So wrote Jonathan Swift in 1710. (The Web says so, according to Freakonomics.) Also: “A lie can travel halfway around the world while the truth is still putting on its shoes,” a variation attributed to Mark Twain, who may have said it. In 1820, the Portland (Maine) Gazette published “Falsehood will fly from Maine to Georgia, while truth is pulling her boots on.”
Which brings me to the season, following Oregon’s long legislative session, in which representatives extol triumphs on our behalf. Take Rep. Kevin Mannix (please), who wrote an op-ed in his hometown rag, Keizertimes, about the estate tax bill he fathered. Mannix claimed the bill would save family farms, which is how opponents of the estate tax have framed their campaign for decades.

I called the publisher, who printed my counterpoint in the next issue. Then Capital Press, one of a network of online and print papers throughout the state, published an editorial praising Mannix’s bill, which by then the governor had signed. I first saw it in the Bend Bulletin. The Capital Press managing editor returned my phone message. I told him that his reporter had written a decent he-said/she-said story on the bill but didn’t have a clue what was in it, because of course very few understand tax law, and in my experience young reporters haven’t learned how to ask questions. (I pause here for embarrassing memories of my own inexperience.) Within an hour of submission, my op-ed was online and scheduled for print.

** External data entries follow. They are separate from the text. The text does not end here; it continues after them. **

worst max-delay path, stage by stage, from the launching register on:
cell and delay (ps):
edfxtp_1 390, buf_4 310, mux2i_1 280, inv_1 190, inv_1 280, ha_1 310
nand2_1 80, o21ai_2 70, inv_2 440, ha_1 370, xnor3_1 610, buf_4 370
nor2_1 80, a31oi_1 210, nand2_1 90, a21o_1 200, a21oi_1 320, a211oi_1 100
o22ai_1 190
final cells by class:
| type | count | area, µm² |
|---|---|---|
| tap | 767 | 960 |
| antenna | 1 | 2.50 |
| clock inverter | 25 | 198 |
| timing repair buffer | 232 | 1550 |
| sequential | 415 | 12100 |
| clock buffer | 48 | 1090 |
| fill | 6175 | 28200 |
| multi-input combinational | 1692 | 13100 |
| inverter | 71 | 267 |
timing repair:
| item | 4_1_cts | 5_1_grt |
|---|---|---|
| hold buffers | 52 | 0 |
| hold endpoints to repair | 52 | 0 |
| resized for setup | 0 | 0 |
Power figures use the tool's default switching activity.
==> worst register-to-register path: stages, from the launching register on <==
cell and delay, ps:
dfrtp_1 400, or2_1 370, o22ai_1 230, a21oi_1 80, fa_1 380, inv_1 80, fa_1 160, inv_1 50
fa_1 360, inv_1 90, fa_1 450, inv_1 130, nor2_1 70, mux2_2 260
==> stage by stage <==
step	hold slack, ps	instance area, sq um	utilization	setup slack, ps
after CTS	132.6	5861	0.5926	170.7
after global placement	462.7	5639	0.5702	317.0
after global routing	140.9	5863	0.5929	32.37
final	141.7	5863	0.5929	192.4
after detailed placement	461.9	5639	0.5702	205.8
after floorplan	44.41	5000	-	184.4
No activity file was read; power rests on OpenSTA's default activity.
<file path="src/rtl/keccak_chi_pipe.sv">
// Purpose: pipelined d-th order masked Keccak chi over ROWS 5-bit rows per beat.
// Latency: 2 cycles from accept to out_valid; 1 beat/cycle sustained with out_ready high.
// Backpressure: valid/ready on both ends; a stalled stage holds bit-exact, in_ready drops once both stages are full.
//
// Ports:
//   clk, rst_i            clock and synchronous active-high reset
//   in_valid/in_ready     input beat handshake; in_data carries ROWS*5 bits x (D+1) shares
//   rnd_valid/rnd_ready   fresh mask handshake; rnd_ready pulses only on a real accept
//   out_valid/out_ready   output beat handshake; out_data same layout as in_data
//   out_last              beat closes a 5-row plane
module keccak_chi_pipe #(
   parameter int D    = 2,
   parameter int ROWS = 1
) (
   input  logic                          clk,
   input  logic                          rst_i,
   input  logic                          in_valid,
   output logic                          in_ready,
   input  logic [ROWS*5*(D+1)-1:0]       in_data,
   input  logic                          rnd_valid,
   output logic                          rnd_ready,
   input  logic [ROWS*5*D*(D+1)/2-1:0]   rnd,
   output logic                          out_valid,
   input  logic                          out_ready,
   output logic [ROWS*5*(D+1)-1:0]       out_data,
   output logic                          out_last
);

   localparam int SH          = D + 1;
   localparam int BW          = ROWS * 5 * SH;
   localparam int TW          = BW * SH;
   localparam int MPB         = D * SH / 2;   // masks per lane bit
   localparam int MPR         = 5 * MPB;      // masks per row
   localparam int PLANE_BEATS = 5 / ROWS;
   localparam logic [2:0] LAST_CNT = 3'(PLANE_BEATS - 1);

   if (ROWS != 1 && ROWS != 5) begin : g_bad_rows
      $error("keccak_chi_pipe: ROWS must be 1 or 5");
   end

   logic           rst_q;
   logic           s1_valid, s2_valid;
   logic           acc, s1_adv;
   logic [TW-1:0]  terms_d, terms_q;
   logic [BW-1:0]  out_d, out_q;
   logic [2:0]     cnt, s1_cnt, s2_cnt;

   assign s1_adv    = s1_valid & (~s2_valid | out_ready);
   // rst_q keeps the input closed for the first cycle after reset releases.
   assign in_ready  = ~rst_i & ~rst_q & (~s1_valid | s1_adv);
   assign acc       = in_valid & rnd_valid & in_ready;
   assign rnd_ready = acc;
   assign out_valid = s2_valid & ~rst_i;
   assign out_last  = out_valid & (s2_cnt == LAST_CNT);
   assign out_data  = out_q;

   // Symmetric mask index for share pair (i,j) of lane bit k; diagonal terms are unmasked.
   function automatic int mask_idx(int k, int i, int j);
      int mn;
      int mx;
      mn = (i < j) ? i : j;
      mx = (i < j) ? j : i;
      if (i == j) return 0;
      return k * MPB + mn + mx * (mx - 1) / 2;
   endfunction

   // Stage 1: cross-share products. Inverting share 0 of x_{k+1} inverts its unmasked value,
   // giving ~x_{k+1}; x_k enters only on the diagonal so each output share gets it once.
   always_comb begin
      terms_d = '0;
      for (int r = 0; r < ROWS; r++) begin
         for (int k = 0; k < 5; k++) begin
            for (int i = 0; i < SH; i++) begin
               for (int j = 0; j < SH; j++) begin
                  terms_d[((r*5+k)*SH+i)*SH+j] =
                     ((in_data[(r*5+(k+1)%5)*SH+i] ^ (i == 0)) & in_data[(r*5+(k+2)%5)*SH+j]) ^
                     ((i == j) ? in_data[(r*5+k)*SH+i] : rnd[r*MPR + mask_idx(k, i, j)]);
               end
            end
         end
      end
   end

   // Stage 2: compress registered terms; masks cancel pairwise across output shares.
   always_comb begin
      out_d = '0;
      for (int r = 0; r < ROWS; r++) begin
         for (int k = 0; k < 5; k++) begin
            for (int i = 0; i < SH; i++) begin
               out_d[(r*5+k)*SH+i] = ^terms_q[((r*5+k)*SH+i)*SH +: SH];
            end
         end
      end
   end

   always_ff @(posedge clk) begin
      rst_q <= rst_i;
      if (rst_i) begin
         s1_valid <= 1'b0;
         s2_valid <= 1'b0;
         terms_q  <= '0;
         out_q    <= '0;
         cnt      <= '0;
         s1_cnt   <= '0;
         s2_cnt   <= '0;
      end else begin
         if (acc) begin
            s1_valid <= 1'b1;
            terms_q  <= terms_d;
            s1_cnt   <= cnt;
            cnt      <= (cnt == LAST_CNT) ? 3'd0 : cnt + 3'd1;
         end else if (s1_adv) begin
            s1_valid <= 1'b0;
         end

         if (s1_adv) begin
            s2_valid <= 1'b1;
            out_q    <= out_d;
            s2_cnt   <= s1_cnt;
         end else if (out_ready) begin
            s2_valid <= 1'b0;
         end
      end
   end

endmodule

</file>
### config.mk
export PLATFORM = sky130hd
export DESIGN_NAME = matmul_scheduler
export DESIGN_NICKNAME = d
export VERILOG_FILES = /design/src/rtl/matmul_scheduler.sv
export SDC_FILE = /design/constraint.sdc
export NUM_CORES = 1
export LEC_CHECK = 0
export CORE_MARGIN = 2
export CORE_UTILIZATION = 45
export DETAILED_ROUTE_END_ITERATION = 8
export PLACE_DENSITY_LB_ADDON = 0.25
export RECOVER_POWER = 25
export SLEW_MARGIN = 20
export SYNTH_ARGS = -nofsm -noshare
export SYNTH_HDL_FRONTEND = slang
export SYNTH_SLANG_ARGS = --single-unit
### constraint.sdc
create_clock -name clk -period 2.4 [get_ports clk]
set_clock_uncertainty 0.2 [all_clocks]
set_input_delay 0.72 -clock clk [delete_from_list [all_inputs] [get_ports clk]]
set_output_delay 0.72 -clock clk [all_outputs]
set_load 0.1 [all_outputs]
### src/rtl/matmul_scheduler.sv
// ============================================================================
// Module   : matmul_scheduler
// Brief    : Tile-grid walker for the blocked matmul array; issues A/B BRAM
//            reads per tile, aligns core strobes, hands off finished tiles.
// Revision : 1.0 - initial release
// ============================================================================
`default_nettype none

module matmul_scheduler #(
    parameter int BLOCK_SIZE        = 2,
    parameter int A_OUTER_DIMENSION = 6,
    parameter int B_OUTER_DIMENSION = 6,
    parameter int INNER_DIMENSION   = 64,
    parameter int NUM_CORES_A       = 4,
    parameter int NUM_CORES_B       = 1,
    parameter int ADDR_WIDTH_A      = 8,
    parameter int ADDR_WIDTH_B      = 8,
    parameter int RD_LATENCY        = 1,
    parameter int CORE_LATENCY      = 3,
    localparam int ROW_TILES = A_OUTER_DIMENSION / BLOCK_SIZE,
    localparam int COL_TILES = B_OUTER_DIMENSION / (BLOCK_SIZE * NUM_CORES_B),
    localparam int ROW_W     = (ROW_TILES > 1) ? $clog2(ROW_TILES) : 1,
    localparam int COL_W     = (COL_TILES > 1) ? $clog2(COL_TILES) : 1
) (
    input  logic                    clk,
    input  logic                    rst,
    input  logic                    start,
    output logic                    busy,
    output logic                    done,
    output logic                    bram_en_a,
    output logic [ADDR_WIDTH_A-1:0] bram_addr_a,
    output logic                    bram_en_b,
    output logic [ADDR_WIDTH_B-1:0] bram_addr_b,
    output logic                    core_en,
    output logic                    core_first,
    output logic                    core_last,
    output logic                    tile_valid,
    input  logic                    tile_ready,
    output logic [ROW_W-1:0]        tile_row,
    output logic [COL_W-1:0]        tile_col
);

    localparam int unsigned K_STEPS = INNER_DIMENSION / (BLOCK_SIZE * NUM_CORES_A);
    localparam int C_K_W = (K_STEPS > 1) ? $clog2(K_STEPS) : 1;
    localparam int C_D_W = $clog2(RD_LATENCY + CORE_LATENCY);
    localparam logic [C_K_W-1:0] C_K_LAST   = C_K_W'(K_STEPS - 1);
    localparam logic [C_D_W-1:0] C_D_LAST   = C_D_W'(RD_LATENCY + CORE_LATENCY - 1);
    localparam logic [ROW_W-1:0] C_ROW_LAST = ROW_W'(ROW_TILES - 1);
    localparam logic [COL_W-1:0] C_COL_LAST = COL_W'(COL_TILES - 1);

    if ((INNER_DIMENSION % (BLOCK_SIZE * NUM_CORES_A)) != 0 ||
        (A_OUTER_DIMENSION % BLOCK_SIZE) != 0 ||
        (B_OUTER_DIMENSION % (BLOCK_SIZE * NUM_CORES_B)) != 0) begin : g_bad_division
        $error("matmul_scheduler: matrix dimensions are not exact multiples of the tiling");
    end
    if (64'(ROW_TILES * K_STEPS) > (64'(1) << ADDR_WIDTH_A) ||
        64'(COL_TILES * K_STEPS) > (64'(1) << ADDR_WIDTH_B)) begin : g_bad_addr_width
        $error("matmul_scheduler: BRAM address width too small for the tile grid");
    end
    if (RD_LATENCY < 1 || CORE_LATENCY < 1) begin : g_bad_latency
        $error("matmul_scheduler: latencies must be at least one cycle");
    end

    typedef enum logic [2:0] {
        S_IDLE    = 3'd0,
        S_ISSUE   = 3'd1,
        S_DRAIN   = 3'd2,
        S_HANDOFF = 3'd3,
        S_DONE    = 3'd4
    } state_t;

    state_t                  r_state_q, w_state_d;
    logic [ROW_W-1:0]        r_row_q, w_row_d;
    logic [COL_W-1:0]        r_col_q, w_col_d;
    logic [C_K_W-1:0]        r_k_q, w_k_d;
    logic [C_D_W-1:0]        r_d_q, w_d_d;

    logic                    r_busy_q, w_busy_d;
    logic                    r_done_q, w_done_d;
    logic                    r_tile_valid_q, w_tile_valid_d;
    logic                    r_bram_en_q, w_bram_en_d;
    logic                    r_issue_first_q, w_issue_first_d;
    logic                    r_issue_last_q, w_issue_last_d;
    logic [ADDR_WIDTH_A-1:0] r_addr_a_q, w_addr_a_d;
    logic [ADDR_WIDTH_B-1:0] r_addr_b_q, w_addr_b_d;

    logic [RD_LATENCY-1:0]   r_en_pipe_q, w_en_pipe_d;
    logic [RD_LATENCY-1:0]   r_first_pipe_q, w_first_pipe_d;
    logic [RD_LATENCY-1:0]   r_last_pipe_q, w_last_pipe_d;

    always_comb begin
        w_state_d = r_state_q;
        w_row_d   = r_row_q;
        w_col_d   = r_col_q;
        w_k_d     = r_k_q;
        w_d_d     = r_d_q;
        case (r_state_q)
            S_IDLE: begin
                if (start) begin
                    w_state_d = S_ISSUE;
                    w_row_d   = '0;
                    w_col_d   = '0;
                    w_k_d     = '0;
                end
            end
            S_ISSUE: begin
                if (r_k_q == C_K_LAST) begin
                    w_state_d = S_DRAIN;
                    w_k_d     = '0;
                    w_d_d     = '0;
                end else begin
                    w_k_d = r_k_q + 1'b1;
                end
            end
            S_DRAIN: begin
                if (r_d_q == C_D_LAST) begin
                    w_state_d = S_HANDOFF;
                end else begin
                    w_d_d = r_d_q + 1'b1;
                end
            end
            S_HANDOFF: begin
                if (tile_ready) begin
                    w_state_d = S_ISSUE;
                    if (r_col_q == C_COL_LAST) begin
                        w_col_d = '0;
                        if (r_row_q == C_ROW_LAST) begin
                            w_row_d   = '0;
                            w_state_d = S_DONE;
                        end else begin
                            w_row_d = r_row_q + 1'b1;
                        end
                    end else begin
                        w_col_d = r_col_q + 1'b1;
                    end
                end
            end
            S_DONE:  w_state_d = S_IDLE;
            default: w_state_d = S_IDLE;
        endcase
    end

    // Outputs are registered from next-state values so they line up with the state they describe.
    always_comb begin
        w_busy_d        = (w_state_d == S_ISSUE) || (w_state_d == S_DRAIN) ||
                          (w_state_d == S_HANDOFF);
        w_done_d        = (w_state_d == S_DONE);
        w_tile_valid_d  = (w_state_d == S_HANDOFF);
        w_bram_en_d     = (w_state_d == S_ISSUE);
        w_issue_first_d = w_bram_en_d && (w_k_d == '0);
        w_issue_last_d  = w_bram_en_d && (w_k_d == C_K_LAST);
        w_addr_a_d      = '0;
        w_addr_b_d      = '0;
        if (w_bram_en_d) begin
            w_addr_a_d = ADDR_WIDTH_A'(K_STEPS * 32'(w_row_d) + 32'(w_k_d));
            w_addr_b_d = ADDR_WIDTH_B'(K_STEPS * 32'(w_col_d) + 32'(w_k_d));
        end
    end

    // Core strobes follow the issued reads by the BRAM read latency.
    always_comb begin
        w_en_pipe_d       = '0;
        w_first_pipe_d    = '0;
        w_last_pipe_d     = '0;
        w_en_pipe_d[0]    = r_bram_en_q;
        w_first_pipe_d[0] = r_issue_first_q;
        w_last_pipe_d[0]  = r_issue_last_q;
        for (int i = 1; i < RD_LATENCY; i++) begin
            w_en_pipe_d[i]    = r_en_pipe_q[i-1];
            w_first_pipe_d[i] = r_first_pipe_q[i-1];
            w_last_pipe_d[i]  = r_last_pipe_q[i-1];
        end
    end

    always_ff @(posedge clk) begin
        if (rst) begin
            r_state_q       <= S_IDLE;
            r_row_q         <= '0;
            r_col_q         <= '0;
            r_k_q           <= '0;
            r_d_q           <= '0;
            r_busy_q        <= 1'b0;
            r_done_q        <= 1'b0;
            r_tile_valid_q  <= 1'b0;
            r_bram_en_q     <= 1'b0;
            r_issue_first_q <= 1'b0;
            r_issue_last_q  <= 1'b0;
            r_addr_a_q      <= '0;
            r_addr_b_q      <= '0;
            r_en_pipe_q     <= '0;
            r_first_pipe_q  <= '0;
            r_last_pipe_q   <= '0;
        end else begin
            r_state_q       <= w_state_d;
            r_row_q         <= w_row_d;
            r_col_q         <= w_col_d;
            r_k_q           <= w_k_d;
            r_d_q           <= w_d_d;
            r_busy_q        <= w_busy_d;
            r_done_q        <= w_done_d;
            r_tile_valid_q  <= w_tile_valid_d;
            r_bram_en_q     <= w_bram_en_d;
            r_issue_first_q <= w_issue_first_d;
            r_issue_last_q  <= w_issue_last_d;
            r_addr_a_q      <= w_addr_a_d;
            r_addr_b_q      <= w_addr_b_d;
            r_en_pipe_q     <= w_en_pipe_d;
            r_first_pipe_q  <= w_first_pipe_d;
            r_last_pipe_q   <= w_last_pipe_d;
        end
    end

    assign busy        = r_busy_q;
    assign done        = r_done_q;
    assign bram_en_a   = r_bram_en_q;
    assign bram_en_b   = r_bram_en_q;
    assign bram_addr_a = r_addr_a_q;
    assign bram_addr_b = r_addr_b_q;
    assign core_en     = r_en_pipe_q[RD_LATENCY-1];
    assign core_first  = r_first_pipe_q[RD_LATENCY-1];
    assign core_last   = r_last_pipe_q[RD_LATENCY-1];
    assign tile_valid  = r_tile_valid_q;
    assign tile_row    = r_row_q;
    assign tile_col    = r_col_q;

endmodule

`default_nettype wire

I hope I don’t chase this one lie all summer. Text follows.
Estate tax law is a boon for billionaires
The July 20 editorial (“Death tax exemption will save Oregon farms”) continues the obfuscation of Rep. Kevin Mannix, whose original estate-tax bill had zero to do with “family farms” and in its final version has little relation to them.
Mannix and the Capital Press appear to share a cause: abolishing the estate tax, cleverly labeled the “death tax.” Of course, dead people don’t pay taxes, their heirs do. Only 4% of Oregonians who die each year have their estates taxed by the state. It is an American idea, in its present design created during Woodrow Wilson’s presidency: inhibit permanent aristocracies seeded by Gilded Age fortunes.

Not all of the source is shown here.